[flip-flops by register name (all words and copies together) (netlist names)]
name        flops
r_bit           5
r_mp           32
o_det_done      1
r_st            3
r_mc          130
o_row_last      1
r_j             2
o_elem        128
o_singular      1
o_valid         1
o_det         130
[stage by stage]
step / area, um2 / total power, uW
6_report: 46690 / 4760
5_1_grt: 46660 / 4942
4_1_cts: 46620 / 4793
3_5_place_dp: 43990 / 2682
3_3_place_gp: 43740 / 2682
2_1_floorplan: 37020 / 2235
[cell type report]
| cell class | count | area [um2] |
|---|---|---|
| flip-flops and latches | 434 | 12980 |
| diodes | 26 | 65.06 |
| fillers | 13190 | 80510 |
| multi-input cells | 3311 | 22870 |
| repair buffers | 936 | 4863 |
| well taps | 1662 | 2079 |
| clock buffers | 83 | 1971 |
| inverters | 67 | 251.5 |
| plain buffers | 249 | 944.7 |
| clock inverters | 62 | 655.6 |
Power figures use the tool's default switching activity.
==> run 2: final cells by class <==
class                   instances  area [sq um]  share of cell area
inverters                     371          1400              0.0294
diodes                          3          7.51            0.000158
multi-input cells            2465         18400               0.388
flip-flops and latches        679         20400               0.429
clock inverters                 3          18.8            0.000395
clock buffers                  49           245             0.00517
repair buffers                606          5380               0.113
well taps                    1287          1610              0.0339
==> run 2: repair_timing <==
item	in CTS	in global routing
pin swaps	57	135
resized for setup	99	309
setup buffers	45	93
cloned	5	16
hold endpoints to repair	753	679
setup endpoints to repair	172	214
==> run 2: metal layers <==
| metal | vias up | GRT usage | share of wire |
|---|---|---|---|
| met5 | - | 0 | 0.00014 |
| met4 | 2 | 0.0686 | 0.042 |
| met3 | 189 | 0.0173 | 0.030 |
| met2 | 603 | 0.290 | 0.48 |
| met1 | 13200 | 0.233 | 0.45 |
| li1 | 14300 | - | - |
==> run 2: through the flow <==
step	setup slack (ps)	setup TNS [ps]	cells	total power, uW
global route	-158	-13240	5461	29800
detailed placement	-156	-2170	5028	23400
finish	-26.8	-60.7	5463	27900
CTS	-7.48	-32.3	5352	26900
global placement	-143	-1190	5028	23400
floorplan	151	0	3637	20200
**src/hdl/ajpd_pkg.sv**
```systemverilog
// ============================================================================
// Jump peak detector package
// Shared types, constants and the filter coefficient table.
// ============================================================================
package ajpd_pkg;

    localparam int SAMPLE_BITS  = 12;
    localparam int AXIS_W       = 12;
    localparam int TIME_W       = 32;
    localparam int COUNT_W      = 16;
    localparam int INTERVAL_W   = 16;
    localparam int FIR_TAPS_DEF = 7;
    localparam int COEF_W       = 14;
    localparam int ACC_W        = 32;
    localparam int SUM_W        = 24;
    localparam int ROUND_SHIFT  = 15;
    localparam int ROUND_HALF   = 16384;
    localparam int NUM_SQUARES  = 3;
    localparam int PADDR_W      = 4;
    localparam int PDATA_W      = 32;

    localparam logic [SAMPLE_BITS-1:0] MAG_MAX        = '1;
    localparam logic [COUNT_W-1:0]     COUNT_MAX      = '1;
    localparam logic [SUM_W-1:0]       SQRT_START_BIT = SUM_W'(1) << (SUM_W - 2);

    localparam logic [COEF_W-1:0] TAP_EDGE  = COEF_W'(1262);
    localparam logic [COEF_W-1:0] TAP_OUTER = COEF_W'(3588);
    localparam logic [COEF_W-1:0] TAP_INNER = COEF_W'(6619);
    localparam logic [COEF_W-1:0] TAP_MID   = COEF_W'(8192);

    localparam logic [INTERVAL_W-1:0] MIN_INTERVAL_RST = INTERVAL_W'(200);

    typedef enum logic [1:0] {
        REG_DETECT_ENABLE   = 2'd0,
        REG_PEAK_THRESHOLD  = 2'd1,
        REG_RESET_LEVEL     = 2'd2,
        REG_MIN_INTERVAL_MS = 2'd3
    } reg_index_t;

    typedef enum logic [2:0] {
        ST_IDLE,
        ST_SQUARE,
        ST_ROOT_START,
        ST_ROOT_WAIT,
        ST_FIR,
        ST_DECIDE
    } seq_state_t;

    typedef struct packed {
        logic signed [AXIS_W-1:0] accel_x;
        logic signed [AXIS_W-1:0] accel_y;
        logic signed [AXIS_W-1:0] accel_z;
        logic        [TIME_W-1:0] now_ms;
    } sample_t;

    typedef struct packed {
        logic                   jump;
        logic [SAMPLE_BITS-1:0] smoothed_mag;
        logic [COUNT_W-1:0]     jump_count;
    } result_t;

    // Command word for the shared multiply-accumulate unit.
    typedef struct packed {
        logic                   en;
        logic                   clear;
        logic [COEF_W-1:0]      a;
        logic [SAMPLE_BITS-1:0] b;
    } mac_cmd_t;

    // Symmetric taps: the weight depends on the distance from the nearer end.
    function automatic logic [COEF_W-1:0] tap_coeff(input int k, input int taps);
        int d;
        d = k;
        if (taps - 1 - k < d) d = taps - 1 - k;
        if (d > 3) d = 3;
        if (d < 0) d = 0;
        case (d)
            0:       return TAP_EDGE;
            1:       return TAP_OUTER;
            2:       return TAP_INNER;
            default: return TAP_MID;
        endcase
    endfunction

endpackage

```
**src/hdl/ajpd_mac.sv**
```systemverilog
// ============================================================================
// Shared multiply-accumulate unit
// One unsigned multiplier feeding a clearable accumulator; used for the axis
// squares and for every filter tap.
// ============================================================================
module ajpd_mac
    import ajpd_pkg::*;
(
    input  logic             clk,
    input  mac_cmd_t         cmd,
    output logic [ACC_W-1:0] acc
);

    logic [COEF_W+SAMPLE_BITS-1:0] prod;
    logic [ACC_W-1:0]              acc_reg;
    logic [ACC_W-1:0]              acc_next;

    assign prod = cmd.a * cmd.b;

    always_comb
    begin
        acc_next = acc_reg;
        if (cmd.en)
        begin
            if (cmd.clear)
                acc_next = ACC_W'(prod);
            else
                acc_next = acc_reg + ACC_W'(prod);
        end
    end

    always_ff @(posedge clk)
    begin
        acc_reg <= acc_next;
    end

    assign acc = acc_reg;

endmodule

```
**src/hdl/ajpd_sqrt.sv**
```systemverilog
// ============================================================================
// Iterative square root
// Digit-by-digit floor square root, one result bit per clock cycle.
// ============================================================================
module ajpd_sqrt
    import ajpd_pkg::*;
(
    input  logic                   clk,
    input  logic                   rst_n,
    input  logic                   start,
    input  logic [SUM_W-1:0]       radicand,
    output logic                   done,
    output logic [SAMPLE_BITS-1:0] root
);

    logic             busy_reg;
    logic             done_reg;
    logic [SUM_W-1:0] rem_reg;
    logic [SUM_W-1:0] root_reg;
    logic [SUM_W-1:0] bit_reg;
    logic [SUM_W:0]   trial;
    logic             fits;

    assign trial = {1'b0, root_reg} + {1'b0, bit_reg};
    assign fits  = ({1'b0, rem_reg} >= trial);

    always_ff @(posedge clk or negedge rst_n)
    begin
        if (!rst_n)
        begin
            busy_reg <= 1'b0;
            done_reg <= 1'b0;
        end
        else if (start)
        begin
            busy_reg <= 1'b1;
            done_reg <= 1'b0;
        end
        else if (busy_reg && bit_reg[0])
        begin
            busy_reg <= 1'b0;
            done_reg <= 1'b1;
        end
        else
        begin
            done_reg <= 1'b0;
        end
    end

    always_ff @(posedge clk)
    begin
        if (start)
        begin
            rem_reg  <= radicand;
            root_reg <= '0;
            bit_reg  <= SQRT_START_BIT;
        end
        else if (busy_reg)
        begin
            if (fits)
            begin
                rem_reg  <= rem_reg - trial[SUM_W-1:0];
                root_reg <= (root_reg >> 1) + bit_reg;
            end
            else
            begin
                root_reg <= root_reg >> 1;
            end
            bit_reg <= bit_reg >> 2;
        end
    end

    // The radicand stays below 2^24, so the root always fits in 12 bits.
    assign done = done_reg;
    assign root = root_reg[SAMPLE_BITS-1:0];

endmodule

```
**src/hdl/accel_jump_peak_detector_core.sv**
```systemverilog
// ============================================================================
// Accelerometer jump peak detector
// Magnitude by iterative square root, symmetric low-pass FIR on a shared
// multiply-accumulate unit, and peak detection with hysteresis and debounce.
// ============================================================================
// Each accepted item runs in order through three axis squares on the shared multiplier,
// a square root start and wait, one multiply-accumulate per filter tap and a decision.
// No new item is accepted before the sequencer is idle again, the pace being set by the
// shared multiplier and the one-bit-per-cycle square root; a stalled result holds the block
// until it is taken. Disabled items are accepted and dropped while idle. Reset is
// asynchronous and clears filter history, peak state, jump count and registers to defaults.
module accel_jump_peak_detector_core
    import ajpd_pkg::*;
#(
    parameter int FIR_TAPS = FIR_TAPS_DEF
)
(
    input  logic               clk,
    input  logic               rst_n,
    input  logic               sample_valid,
    output logic               sample_stall,
    input  sample_t            sample,
    output logic               result_valid,
    input  logic               result_stall,
    output result_t            result,
    input  logic               psel,
    input  logic               penable,
    input  logic               pwrite,
    input  logic [PADDR_W-1:0] paddr,
    input  logic [PDATA_W-1:0] pwdata,
    output logic [PDATA_W-1:0] prdata,
    output logic               pready
);

    localparam int IDX_W     = $clog2(FIR_TAPS);
    localparam int DLY_DEPTH = FIR_TAPS - 1;
    localparam int DLY_IDX_W = $clog2(DLY_DEPTH);
    localparam logic [IDX_W-1:0] LAST_TAP    = IDX_W'(FIR_TAPS - 1);
    localparam logic [IDX_W-1:0] LAST_SQUARE = IDX_W'(NUM_SQUARES - 1);

    // Configuration registers
    logic                   enable_reg;
    logic [SAMPLE_BITS-1:0] threshold_reg;
    logic [SAMPLE_BITS-1:0] reset_level_reg;
    logic [INTERVAL_W-1:0]  min_interval_reg;
    reg_index_t             reg_index;
    logic                   cfg_write;

    // Sequencer and datapath
    seq_state_t             state_reg, state_next;
    logic [IDX_W-1:0]       idx_reg, idx_next;
    sample_t                sample_reg;
    mac_cmd_t               mac_cmd;
    logic [ACC_W-1:0]       acc;
    logic                   sqrt_start;
    logic                   sqrt_done;
    logic [SAMPLE_BITS-1:0] magnitude;
    logic [AXIS_W-1:0]      axis_val;
    logic [AXIS_W-1:0]      axis_abs;
    logic [IDX_W-1:0]       dly_sel;
    logic [SAMPLE_BITS-1:0] dly_rd;
    logic [SAMPLE_BITS-1:0] fir_dly_reg [DLY_DEPTH];

    // Peak state
    logic [SAMPLE_BITS-1:0] prev_mag_reg, prev_mag_next;
    logic                   rising_seen_reg, rising_seen_next;
    logic                   await_drop_reg, await_drop_next;
    logic [TIME_W-1:0]      last_jump_reg, last_jump_next;
    logic [COUNT_W-1:0]     jump_total_reg, jump_total_next;
    logic                   jump;

    // Decision terms
    logic [ACC_W-1:0]       rounded;
    logic [SAMPLE_BITS-1:0] filt;
    logic [TIME_W-1:0]      elapsed;
    logic                   interval_ok;
    logic                   take;
    logic                   accept;

    logic                   result_valid_reg;
    result_t                result_reg;

    // ------------------------------------------------------------------
    // Configuration port
    // ------------------------------------------------------------------
    assign pready    = 1'b1;
    assign cfg_write = psel && penable && pwrite && pready;
    assign reg_index = reg_index_t'(paddr[3:2]);

    always_ff @(posedge clk or negedge rst_n)
    begin
        if (!rst_n)
        begin
            enable_reg       <= 1'b0;
            threshold_reg    <= '0;
            reset_level_reg  <= '0;
            min_interval_reg <= MIN_INTERVAL_RST;
        end
        else if (cfg_write)
        begin
            case (reg_index)
                REG_DETECT_ENABLE:   enable_reg       <= pwdata[0];
                REG_PEAK_THRESHOLD:  threshold_reg    <= pwdata[SAMPLE_BITS-1:0];
                REG_RESET_LEVEL:     reset_level_reg  <= pwdata[SAMPLE_BITS-1:0];
                REG_MIN_INTERVAL_MS: min_interval_reg <= pwdata[INTERVAL_W-1:0];
                default:             ;
            endcase
        end
    end

    always_comb
    begin
        case (reg_index)
            REG_DETECT_ENABLE:   prdata = PDATA_W'(enable_reg);
            REG_PEAK_THRESHOLD:  prdata = PDATA_W'(threshold_reg);
            REG_RESET_LEVEL:     prdata = PDATA_W'(reset_level_reg);
            REG_MIN_INTERVAL_MS: prdata = PDATA_W'(min_interval_reg);
            default:             prdata = '0;
        endcase
    end

    // ------------------------------------------------------------------
    // Shared units
    // ------------------------------------------------------------------
    ajpd_mac u_mac (
        .clk (clk),
        .cmd (mac_cmd),
        .acc (acc)
    );

    ajpd_sqrt u_sqrt (
        .clk      (clk),
        .rst_n    (rst_n),
        .start    (sqrt_start),
        .radicand (acc[SUM_W-1:0]),
        .done     (sqrt_done),
        .root     (magnitude)
    );

    // ------------------------------------------------------------------
    // Operand selection
    // ------------------------------------------------------------------
    always_comb
    begin
        case (idx_reg)
            IDX_W'(0): axis_val = sample_reg.accel_x;
            IDX_W'(1): axis_val = sample_reg.accel_y;
            default:   axis_val = sample_reg.accel_z;
        endcase
    end

    // The most negative count maps to 2048, which still fits unsigned.
    assign axis_abs = axis_val[AXIS_W-1] ? (~axis_val + AXIS_W'(1)) : axis_val;
    assign dly_sel  = idx_reg - IDX_W'(1);
    assign dly_rd   = fir_dly_reg[dly_sel[DLY_IDX_W-1:0]];

    // ------------------------------------------------------------------
    // Sequencer
    // ------------------------------------------------------------------
    assign accept       = sample_valid && !sample_stall;
    assign sample_stall = (state_reg != ST_IDLE);
    assign take         = (state_reg == ST_DECIDE) && (!result_valid_reg || !result_stall);

    always_comb
    begin
        state_next    = state_reg;
        idx_next      = idx_reg;
        sqrt_start    = 1'b0;
        mac_cmd.en    = 1'b0;
        mac_cmd.clear = 1'b0;
        mac_cmd.a     = COEF_W'(axis_abs);
        mac_cmd.b     = SAMPLE_BITS'(axis_abs);
        case (state_reg)
            ST_IDLE:
            begin
                idx_next = '0;
                if (accept && enable_reg)
                    state_next = ST_SQUARE;
            end
            ST_SQUARE:
            begin
                mac_cmd.en    = 1'b1;
                mac_cmd.clear = (idx_reg == '0);
                if (idx_reg == LAST_SQUARE)
                begin
                    idx_next   = '0;
                    state_next = ST_ROOT_START;
                end
                else
                begin
                    idx_next = idx_reg + IDX_W'(1);
                end
            end
            ST_ROOT_START:
            begin
                sqrt_start = 1'b1;
                state_next = ST_ROOT_WAIT;
            end
            ST_ROOT_WAIT:
            begin
                if (sqrt_done)
                    state_next = ST_FIR;
            end
            ST_FIR:
            begin
                mac_cmd.en    = 1'b1;
                mac_cmd.clear = (idx_reg == '0);
                mac_cmd.a     = tap_coeff(int'(idx_reg), FIR_TAPS);
                mac_cmd.b     = (idx_reg == '0) ? magnitude : dly_rd;
                if (idx_reg == LAST_TAP)
                begin
                    idx_next   = '0;
                    state_next = ST_DECIDE;
                end
                else
                begin
                    idx_next = idx_reg + IDX_W'(1);
                end
            end
            ST_DECIDE:
            begin
                if (take)
                    state_next = ST_IDLE;
            end
            default:
            begin
                state_next = ST_IDLE;
            end
        endcase
    end

    always_ff @(posedge clk or negedge rst_n)
    begin
        if (!rst_n)
        begin
            state_reg <= ST_IDLE;
            idx_reg   <= '0;
        end
        else
        begin
            state_reg <= state_next;
            idx_reg   <= idx_next;
        end
    end

    always_ff @(posedge clk)
    begin
        if (accept)
            sample_reg <= sample;
    end

    // ------------------------------------------------------------------
    // Filter output and peak decision
    // ------------------------------------------------------------------
    assign rounded     = (acc + ACC_W'(ROUND_HALF)) >> ROUND_SHIFT;
    assign filt        = (rounded > ACC_W'(MAG_MAX)) ? MAG_MAX : rounded[SAMPLE_BITS-1:0];
    assign elapsed     = sample_reg.now_ms - last_jump_reg;
    assign interval_ok = (elapsed >= TIME_W'(min_interval_reg));

    always_comb
    begin
        prev_mag_next    = prev_mag_reg;
        rising_seen_next = rising_seen_reg;
        await_drop_next  = await_drop_reg;
        last_jump_next   = last_jump_reg;
        jump_total_next  = jump_total_reg;
        jump             = 1'b0;
        if (take)
        begin
            // After a jump, only a drop below the reset level re-arms detection.
            if (await_drop_reg)
            begin
                if (filt < reset_level_reg)
                    await_drop_next = 1'b0;
            end
            else if (prev_mag_reg < filt)
            begin
                rising_seen_next = 1'b1;
            end
            else if (rising_seen_reg && (prev_mag_reg > filt))
            begin
                if ((prev_mag_reg > threshold_reg) && interval_ok)
                begin
                    jump            = 1'b1;
                    last_jump_next  = sample_reg.now_ms;
                    await_drop_next = 1'b1;
                    if (jump_total_reg != COUNT_MAX)
                        jump_total_next = jump_total_reg + COUNT_W'(1);
                end
                rising_seen_next = 1'b0;
            end
            prev_mag_next = filt;
        end
    end

    always_ff @(posedge clk or negedge rst_n)
    begin
        if (!rst_n)
        begin
            prev_mag_reg    <= '0;
            rising_seen_reg <= 1'b0;
            await_drop_reg  <= 1'b0;
            last_jump_reg   <= '0;
            jump_total_reg  <= '0;
            for (int i = 0; i < DLY_DEPTH; i++)
                fir_dly_reg[i] <= '0;
        end
        else
        begin
            prev_mag_reg    <= prev_mag_next;
            rising_seen_reg <= rising_seen_next;
            await_drop_reg  <= await_drop_next;
            last_jump_reg   <= last_jump_next;
            jump_total_reg  <= jump_total_next;
            if (take)
            begin
                for (int i = DLY_DEPTH - 1; i > 0; i--)
                    fir_dly_reg[i] <= fir_dly_reg[i-1];
                fir_dly_reg[0] <= magnitude;
            end
        end
    end

    // ------------------------------------------------------------------
    // Output register
    // ------------------------------------------------------------------
    always_ff @(posedge clk or negedge rst_n)
    begin
        if (!rst_n)
            result_valid_reg <= 1'b0;
        else if (take)
            result_valid_reg <= 1'b1;
        else if (!result_stall)
            result_valid_reg <= 1'b0;
    end

    always_ff @(posedge clk)
    begin
        if (take)
        begin
            result_reg.jump         <= jump;
            result_reg.smoothed_mag <= filt;
            result_reg.jump_count   <= jump_total_next;
        end
    end

    assign result_valid = result_valid_reg;
    assign result       = result_reg;

    // ------------------------------------------------------------------
    // Assertions
    // ------------------------------------------------------------------
    a_result_from_decide: assert property (@(posedge clk) disable iff (!rst_n)
        $rose(result_valid_reg) |-> $past(state_reg == ST_DECIDE))
        else $error("result appeared without a decision cycle");

    a_jump_counted: assert property (@(posedge clk) disable iff (!rst_n)
        result_valid && result.jump |-> result.jump_count != '0)
        else $error("jump reported with a zero count");

    a_root_in_wait: assert property (@(posedge clk) disable iff (!rst_n)
        sqrt_done |-> state_reg == ST_ROOT_WAIT)
        else $error("square root finished outside its wait state");

    a_arm_clears_rise: assert property (@(posedge clk) disable iff (!rst_n)
        $rose(await_drop_reg) |-> !rising_seen_reg)
        else $error("rise flag left set after a counted jump");

endmodule

```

- PROBLEM STATEMENT -
Across the records above, show each line containing the word "metal".

- ANSWER TO THE PROBLEM -
==> run 2: metal layers <==
| metal | vias up | GRT usage | share of wire |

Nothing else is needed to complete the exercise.